30 March 2010 ~ 4 Comments

Writing the Content

owlwriteThe content part of any website has become the chore many webmasters like to deal with last. Importing flashy graphics, inserting complicated scripts, playing with logo designs and flirting between banner concepts can delay the text element decisions and work until very late in the game.

Many webmasters consider a site practically finished with a new template, an RSS feed, a banner a custom logo and host of plugins to wrap around the daily posting. But what’s missing is the product quality in the most important site element of all: the content.

After being hired by domainers and webmasters the world over for the last six years, I have some observations to make about the attempts to improve a website via original text infill. But so many webmasters attempt to fill their site with odds and ends that make a visitor simply shrug and click away. Then they follow up eagerly to see all the income they’ve accrued.

One tool I urge webmasters to use often is a mixed schedule of content which harvests news and information online about a given topic or set of keywords yet allows a savvy webmaster to render its content in a unique manner. This means surveying Google search results and news sources of updated reports about individuals or companies of interest, as well as notable milestones in related subject to the website.

Domains require an acknowledgement that the written word and the reading function imparts some value to the recipient audience. The tools used to analyze content can show metrics and functional uses text blocks can be put to. A tool such as Copyscape.com can show the originality of an article or feature story. Even to Google a few liens of content can locate content poachers effectively.

A site like Textalyser.net can reflect multiple attributes of a text contribution or text file. The density of the text and readability of the text can be examined. The repetition of keywords and key word phrases can be reviewed against traffic and search engine discoverability results. Free tools like this are golden.

The complex features of  the way the web looks at text is revealed at Textalyser. Lexical density and SEO values impart a high level analysis than grammar checkers and spell check scripts. But seeing where a few more instances of certain keywords might help can make the difference over about  a hundred articles and posts or so.

A bouquet of content is desired. but slapping articles from other sites and news makes a dull search result and a highly redundant page. But the first paragraph of any kited news story should be an abstract that can be furnished to the Excerpt field. Likewise, a custom encapsulation of the story as the excerpt field still yields unique content values.

When working with abstracts, summarize the content. Search result browser want to briefly scan what they are looking at. Shorter sentences work better, and these abstracts make excellent posts to links you place elsewhere on the web with links back yo your site. These can display in the text blurb portion of the Google search result and direct readers who want readable information t your site.

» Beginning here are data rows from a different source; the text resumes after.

<file path="src/rtl/encoder_pkg.sv">
// Shared types and helpers for the quadrature encoder emulator.
package encoder_pkg;

    typedef enum logic [1:0] {
        G_IDLE   = 2'd0,
        G_FIRST  = 2'd1,
        G_SECOND = 2'd2
    } gen_state_t;

    localparam logic DIR_RIGHT = 1'b0;
    localparam logic DIR_LEFT  = 1'b1;

    // Net request for one cycle: right is +1, left is -1, both or neither cancel.
    function automatic logic signed [1:0] step_delta(input logic left, input logic right);
        logic signed [1:0] d;
        case ({left, right})
            2'b01:   d = 2'sd1;
            2'b10:   d = -2'sd1;
            default: d = 2'sd0;
        endcase
        return d;
    endfunction

endpackage

</file>
<file path="src/rtl/phase_timer.sv">
// Load-and-count-down hold timer; done while the count sits at zero.
module phase_timer #(
    parameter int unsigned WIDTH = 3
) (
    input  logic             i_Clk,
    input  logic             i_Rst_n,
    input  logic             i_Load,
    input  logic [WIDTH-1:0] i_Load_Val,
    output logic             o_Done_c
);

    logic [WIDTH-1:0] r_Count;

    always_ff @(posedge i_Clk) begin
        if (!i_Rst_n) begin
            r_Count <= '0;
        end else if (i_Load) begin
            r_Count <= i_Load_Val;
        end else if (r_Count != '0) begin
            r_Count <= r_Count - WIDTH'(1);
        end
    end

    assign o_Done_c = (r_Count == '0);

endmodule

</file>
<file path="src/rtl/quad_encoder_gen.sv">
// Quadrature generator: turns Left/Right step pulses into A/B detent waveforms,
// buffering requests in a saturating signed net-step counter.
module quad_encoder_gen
    import encoder_pkg::*;
#(
    parameter int unsigned PHASE_CYCLES = 4,
    parameter int unsigned QUEUE_BITS   = 4
) (
    input  logic                         i_Clk,
    input  logic                         i_Rst_n,
    input  logic                         i_Left,
    input  logic                         i_Right,
    output logic                         o_A,
    output logic                         o_B,
    output logic                         o_Busy,
    output logic signed [QUEUE_BITS-1:0] o_Pending,
    output logic                         o_Overflow
);

    localparam int unsigned TW = $clog2(PHASE_CYCLES + 1);
    localparam int unsigned SW = QUEUE_BITS + 2;
    localparam logic signed [SW-1:0] MAX_P = SW'((1 << (QUEUE_BITS - 1)) - 1);
    localparam logic signed [SW-1:0] MIN_P = -MAX_P;
    localparam logic [TW-1:0] HOLD_LOAD = TW'(PHASE_CYCLES - 1);

    gen_state_t state, state_next;
    logic r_Dir, dir_next;
    logic r_A, a_next;
    logic r_B, b_next;
    logic r_Busy;
    logic r_Overflow, ovf_next;
    logic signed [QUEUE_BITS-1:0] r_Pending, pending_next;
    logic signed [1:0] req_delta, start_delta;
    logic signed [SW-1:0] sum_c;
    logic timer_load, timer_done_c;

    phase_timer #(
        .WIDTH(TW)
    ) u_timer (
        .i_Clk      (i_Clk),
        .i_Rst_n    (i_Rst_n),
        .i_Load     (timer_load),
        .i_Load_Val (HOLD_LOAD),
        .o_Done_c   (timer_done_c)
    );

    // Step sequencer: first channel on start, second after one phase, idle after another.
    always_comb begin
        state_next  = state;
        dir_next    = r_Dir;
        a_next      = r_A;
        b_next      = r_B;
        timer_load  = 1'b0;
        start_delta = 2'sd0;
        case (state)
            G_IDLE: begin
                if (r_Pending != '0) begin
                    dir_next    = r_Pending[QUEUE_BITS-1] ? DIR_LEFT : DIR_RIGHT;
                    start_delta = r_Pending[QUEUE_BITS-1] ? -2'sd1 : 2'sd1;
                    if (dir_next == DIR_RIGHT) begin
                        a_next = ~r_A;
                    end else begin
                        b_next = ~r_B;
                    end
                    timer_load = 1'b1;
                    state_next = G_FIRST;
                end
            end
            G_FIRST: begin
                if (timer_done_c) begin
                    if (r_Dir == DIR_RIGHT) begin
                        b_next = ~r_B;
                    end else begin
                        a_next = ~r_A;
                    end
                    timer_load = 1'b1;
                    state_next = G_SECOND;
                end
            end
            G_SECOND: begin
                if (timer_done_c) begin
                    state_next = G_IDLE;
                end
            end
            default: state_next = G_IDLE;
        endcase
    end

    // Net-step accounting; only the incoming request is lost on saturation.
    always_comb begin
        req_delta    = step_delta(i_Left, i_Right);
        sum_c        = SW'(r_Pending) + SW'(req_delta) - SW'(start_delta);
        ovf_next     = r_Overflow;
        pending_next = QUEUE_BITS'(sum_c);
        if (sum_c > MAX_P) begin
            pending_next = QUEUE_BITS'(MAX_P);
            ovf_next     = 1'b1;
        end else if (sum_c < MIN_P) begin
            pending_next = QUEUE_BITS'(MIN_P);
            ovf_next     = 1'b1;
        end
    end

    always_ff @(posedge i_Clk) begin
        if (!i_Rst_n) begin
            state      <= G_IDLE;
            r_Dir      <= DIR_RIGHT;
            r_A        <= 1'b0;
            r_B        <= 1'b0;
            r_Pending  <= '0;
            r_Overflow <= 1'b0;
            r_Busy     <= 1'b0;
        end else begin
            state      <= state_next;
            r_Dir      <= dir_next;
            r_A        <= a_next;
            r_B        <= b_next;
            r_Pending  <= pending_next;
            r_Overflow <= ovf_next;
            r_Busy     <= (state_next != G_IDLE) || (pending_next != '0);
        end
    end

    assign o_A        = r_A;
    assign o_B        = r_B;
    assign o_Busy     = r_Busy;
    assign o_Pending  = r_Pending;
    assign o_Overflow = r_Overflow;

endmodule

</file>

Product reviews can work well for a website if they are readable and impart some value to the reader. Product reviews can answer the following set of questions and voila,a hundred words of content just sprang into being. Was the device easy to use or hard? Were the directions difficult or simple to understand? Is the warranty or returns and exchange policy a dealbreaker? What rebates, coupons or savings are available and where is the best place to buy the product?

One of the best pieces of content a webmaster can add to a site is a site review of another site. Outbound links to the the pertinent features and attractions discussed kills two SEO birds with one linking stone. These types of features can generate spirited comment and debate. Opinion is one of the biggest gifts the Internet can offer, yet many webmasters structure their site content as though the New York Times was editorializing the content.

Making a website hum means adding new ingredients daily into the machine. Domain values hinges on readability, participation, and traffic. Stop making the content addition the heavy lifting of administrating your website and make manipulating the front page of your site the new turn of the river. The feedback and traffic statistics will surprise you.